**What to produce:** Given the records below, pull every line with the word "exercise" into the answer.

*** Begin section ***

Source: an optimization exercise on an open RTL-to-GDS flow (aim: a short achievable clock period and few clock cycles). Production flows keep margins and buffers that such runs may drop.
In this exercise RTL edits were held to simulation tests only and were not proved equivalent to the original.
Power and IR drop assume default switching activity.

===== flow/run.sh =====
#!/bin/bash
# synth_recipe.tcl (not shown) runs the flow's synth.tcl, then flattens the netlist and writes it again
# the make line also repeats each setting of config.mk as NAME=value (left out here)
make -C /OpenROAD-flow-scripts/flow DESIGN_CONFIG=/design/flow/config.mk WORK_HOME=/design/flow/orfs CLKGATE_MAP_FILE= SYNTH_SCRIPT=/design/flow/synth_recipe.tcl finish

===== flow/config.mk =====
export PLATFORM = sky130hd
export DESIGN_NAME = cache_top
export DESIGN_NICKNAME = cache_top
export VERILOG_FILES = /design/flow/design.v
export SDC_FILE = /design/flow/constraint.sdc
export NUM_CORES = 4
export LEC_CHECK = 0
export CAP_MARGIN = 40
export CORE_MARGIN = 2
export CORE_UTILIZATION = 45
export PLACE_DENSITY = 0.6
export SETUP_SLACK_MARGIN = 2.5
export SLEW_MARGIN = 40
export TNS_END_PERCENT = 2

===== flow/constraint.sdc =====
create_clock -name core_clock -period 6.5 [get_ports {clk}]
set_input_delay 1.3000 -clock core_clock [delete_from_list [all_inputs] [get_ports {clk}]]
set_output_delay 1.3000 -clock core_clock [all_outputs]
set_load 0.01 [all_outputs]

===== flow/design.v =====
`default_nettype none
package cache_pkg;
	localparam int addr_w = 16;  
	localparam int data_w = 32;
	localparam int offset_w = 2;
	localparam int words_per_line = 1 << offset_w;
	localparam int line_w = data_w * words_per_line;  
	localparam int index_w = 3;
	localparam int sets = 1 << index_w;
	localparam int tag_w = addr_w - index_w - offset_w;
endpackage
`default_nettype wire
`default_nettype none
module cache_control (
	input  wire  clk,
	input  wire  rst,
	input  logic miss,         
	input  logic victim_dirty,
	input  logic mem_ack,
	output logic st_wb,        
	output logic st_rd,        
	output logic fill          
);
	always_ff @(posedge clk) begin : state_reg
		if (rst) begin
			st_wb <= 1'b0;
			st_rd <= 1'b0;
		end else if (st_wb) begin
			if (mem_ack) begin
				st_wb <= 1'b0;
				st_rd <= 1'b1;
			end
		end else if (st_rd) begin
			if (mem_ack)
				st_rd <= 1'b0;
		end else if (miss) begin
			st_wb <= victim_dirty;
			st_rd <= !victim_dirty;
		end
	end
	assign fill = st_rd && mem_ack;
endmodule
`default_nettype wire
`default_nettype none
module cache_datapath (
	input  wire                                             clk,
	input  wire                                             rst,
	input  logic                                            req,
	input  logic                                            cpu_we,
	input  logic [cache_pkg::addr_w-1:0]                    cpu_adr,
	input  logic [cache_pkg::data_w-1:0]                    cpu_dat_w,
	output logic [cache_pkg::data_w-1:0]                    cpu_dat_r,
	input  logic                                            st_wb,
	input  logic                                            st_rd,
	input  logic                                            fill,
	output logic                                            hit_p,
	output logic                                            hit,
	output logic                                            victim_dirty,
	output logic [cache_pkg::addr_w-cache_pkg::offset_w-1:0] mem_adr,
	output logic [cache_pkg::line_w-1:0]                    mem_dat_w,
	output logic                                            mem_we,
	input  logic [cache_pkg::line_w-1:0]                    mem_dat_r
);
	localparam int tag_w = cache_pkg::tag_w;
	localparam int sets = cache_pkg::sets;
	localparam int data_w = cache_pkg::data_w;
	localparam int words = cache_pkg::words_per_line;
	localparam int line_w = cache_pkg::line_w;
	localparam int index_w = cache_pkg::index_w;
	localparam int offset_w = cache_pkg::offset_w;
	localparam int line_adr_w = cache_pkg::addr_w - offset_w;
	logic [tag_w-1:0]  p_tag [sets];
	logic [line_w-1:0] p_line [sets];
	logic [sets-1:0]   p_valid;
	logic [sets-1:0]   p_dirty;
	logic [tag_w-1:0]  q_tag [sets];
	logic [line_w-1:0] q_line [sets];
	logic [sets-1:0]   q_valid;
	logic [sets-1:0]   q_dirty;
	logic [tag_w-1:0]      req_tag;
	logic [index_w-1:0]    req_index;
	logic [offset_w-1:0]   req_offset;
	logic [line_adr_w-1:0] line_adr;
	logic [sets-1:0]       set_dec;
	logic [words-1:0]      word_dec;
	logic [sets*words-1:0] set_word_dec;
	logic [sets-1:0]       match_p;
	logic [sets-1:0]       match_q;
	logic                  hit_q;
	logic [data_w-1:0]     p_word;
	logic [data_w-1:0]     mem_word;
	logic [line_w-1:0]     fill_line;
	logic [line_w-1:0]     victim_line;
	logic [tag_w-1:0]      victim_tag;
	logic                  wb_now;
	logic [sets-1:0]       fill_set;
	logic [sets-1:0]       write_set;
	logic [sets-1:0]       swap_set;
	assign req_tag = cpu_adr[cache_pkg::addr_w-1 -: tag_w];
	assign req_index = cpu_adr[offset_w +: index_w];
	assign req_offset = cpu_adr[offset_w-1:0];
	assign line_adr = cpu_adr[cache_pkg::addr_w-1:offset_w];
	assign set_dec = sets'(1) << req_index;
	assign word_dec = words'(1) << req_offset;
	assign set_word_dec = (sets*words)'(1) << cpu_adr[offset_w+index_w-1:0];
	always_comb begin : lookup
		for (int s = 0; s < sets; s++) begin
			match_p[s] = p_valid[s] && ({p_tag[s], index_w'(s)} == line_adr);
			match_q[s] = q_valid[s] && ({q_tag[s], index_w'(s)} == line_adr);
		end
	end
	assign hit_p = |match_p;
	assign hit_q = |match_q;
	assign hit = hit_p || hit_q;
	always_comb begin : read_word
		p_word = '0;
		mem_word = '0;
		for (int s = 0; s < sets; s++)
			for (int w = 0; w < words; w++)
				p_word = p_word | ({data_w{set_word_dec[s*words+w]}} & p_line[s][w*data_w +: data_w]);
		for (int w = 0; w < words; w++)
			mem_word = mem_word | ({data_w{word_dec[w]}} & mem_dat_r[w*data_w +: data_w]);
	end
	assign cpu_dat_r = st_rd ? mem_word : p_word;
	always_comb begin : victim
		victim_line = '0;
		victim_tag = '0;
		victim_dirty = 1'b0;
		for (int s = 0; s < sets; s++) begin
			victim_line = victim_line | ({line_w{set_dec[s]}} & q_line[s]);
			victim_tag = victim_tag | ({tag_w{set_dec[s]}} & q_tag[s]);
			victim_dirty = victim_dirty | (set_dec[s] & q_valid[s] & q_dirty[s]);
		end
	end
	assign wb_now = st_wb || (!st_rd && victim_dirty);
	assign mem_we = wb_now;
	assign mem_adr = {wb_now ? victim_tag : req_tag, req_index};
	assign mem_dat_w = victim_line;
	always_comb begin : fill_merge
		for (int w = 0; w < words; w++)
			fill_line[w*data_w +: data_w] = (cpu_we && word_dec[w]) ? cpu_dat_w : mem_dat_r[w*data_w +: data_w];
	end
	always_comb begin : set_actions
		for (int s = 0; s < sets; s++) begin
			fill_set[s] = fill && set_dec[s];
			write_set[s] = req && cpu_we && match_p[s];
			swap_set[s] = req && !hit_p && match_q[s];
		end
	end
	always_ff @(posedge clk) begin : status_bits
		for (int s = 0; s < sets; s++) begin
			if (rst) begin
				p_valid[s] <= 1'b0;
				p_dirty[s] <= 1'b0;
				q_valid[s] <= 1'b0;
				q_dirty[s] <= 1'b0;
			end else if (fill_set[s]) begin
				p_valid[s] <= 1'b1;
				p_dirty[s] <= cpu_we;
				q_valid[s] <= p_valid[s];
				q_dirty[s] <= p_dirty[s];
			end else if (write_set[s]) begin
				p_dirty[s] <= 1'b1;
			end else if (swap_set[s]) begin
				p_valid[s] <= q_valid[s];
				p_dirty[s] <= q_dirty[s];
				q_valid[s] <= p_valid[s];
				q_dirty[s] <= p_dirty[s];
			end
		end
	end
	always_ff @(posedge clk) begin : storage
		for (int s = 0; s < sets; s++) begin
			if (fill_set[s]) begin
				p_tag[s] <= req_tag;
				p_line[s] <= fill_line;
				q_tag[s] <= p_tag[s];
				q_line[s] <= p_line[s];
			end else if (swap_set[s]) begin
				p_tag[s] <= q_tag[s];
				p_line[s] <= q_line[s];
				q_tag[s] <= p_tag[s];
				q_line[s] <= p_line[s];
			end else begin
				for (int w = 0; w < words; w++)
					if (write_set[s] && word_dec[w])
						p_line[s][w*data_w +: data_w] <= cpu_dat_w;
			end
		end
	end
endmodule
`default_nettype wire
`default_nettype none
module cache_top #(
	parameter int index_w = 3
) (
	input  wire                                             clk,
	input  wire                                             rst,
	input  logic                                            cpu_cyc,
	input  logic                                            cpu_stb,
	input  logic                                            cpu_we,
	input  logic [cache_pkg::addr_w-1:0]                    cpu_adr,
	input  logic [cache_pkg::data_w-1:0]                    cpu_dat_w,
	output logic [cache_pkg::data_w-1:0]                    cpu_dat_r,
	output logic                                            cpu_ack,
	output logic                                            mem_cyc,
	output logic                                            mem_stb,
	output logic                                            mem_we,
	output logic [cache_pkg::addr_w-cache_pkg::offset_w-1:0] mem_adr,
	output logic [cache_pkg::line_w-1:0]                    mem_dat_w,
	input  logic [cache_pkg::line_w-1:0]                    mem_dat_r,
	input  logic                                            mem_ack
);
	logic req;
	logic hit_p;
	logic hit;
	logic victim_dirty;
	logic st_wb;
	logic st_rd;
	logic fill;
	assign req = cpu_cyc && cpu_stb;  
	cache_control control_i (
		.clk          (clk),
		.rst          (rst),
		.miss         (req && !hit),
		.victim_dirty (victim_dirty),
		.mem_ack      (mem_ack),
		.st_wb        (st_wb),
		.st_rd        (st_rd),
		.fill         (fill)
	);
	cache_datapath datapath_i (
		.clk          (clk),
		.rst          (rst),
		.req          (req),
		.cpu_we       (cpu_we),
		.cpu_adr      (cpu_adr),
		.cpu_dat_w    (cpu_dat_w),
		.cpu_dat_r    (cpu_dat_r),
		.st_wb        (st_wb),
		.st_rd        (st_rd),
		.fill         (fill),
		.hit_p        (hit_p),
		.hit          (hit),
		.victim_dirty (victim_dirty),
		.mem_adr      (mem_adr),
		.mem_dat_w    (mem_dat_w),
		.mem_we       (mem_we),
		.mem_dat_r    (mem_dat_r)
	);
	assign cpu_ack = (req && hit_p) || fill;
	assign mem_cyc = (req && !hit) || st_wb || st_rd;
	assign mem_stb = mem_cyc;
endmodule
`default_nettype wire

*** End section ***

**Output of the task:**
Source: an optimization exercise on an open RTL-to-GDS flow (aim: a short achievable clock period and few clock cycles). Production flows keep margins and buffers that such runs may drop.
In this exercise RTL edits were held to simulation tests only and were not proved equivalent to the original.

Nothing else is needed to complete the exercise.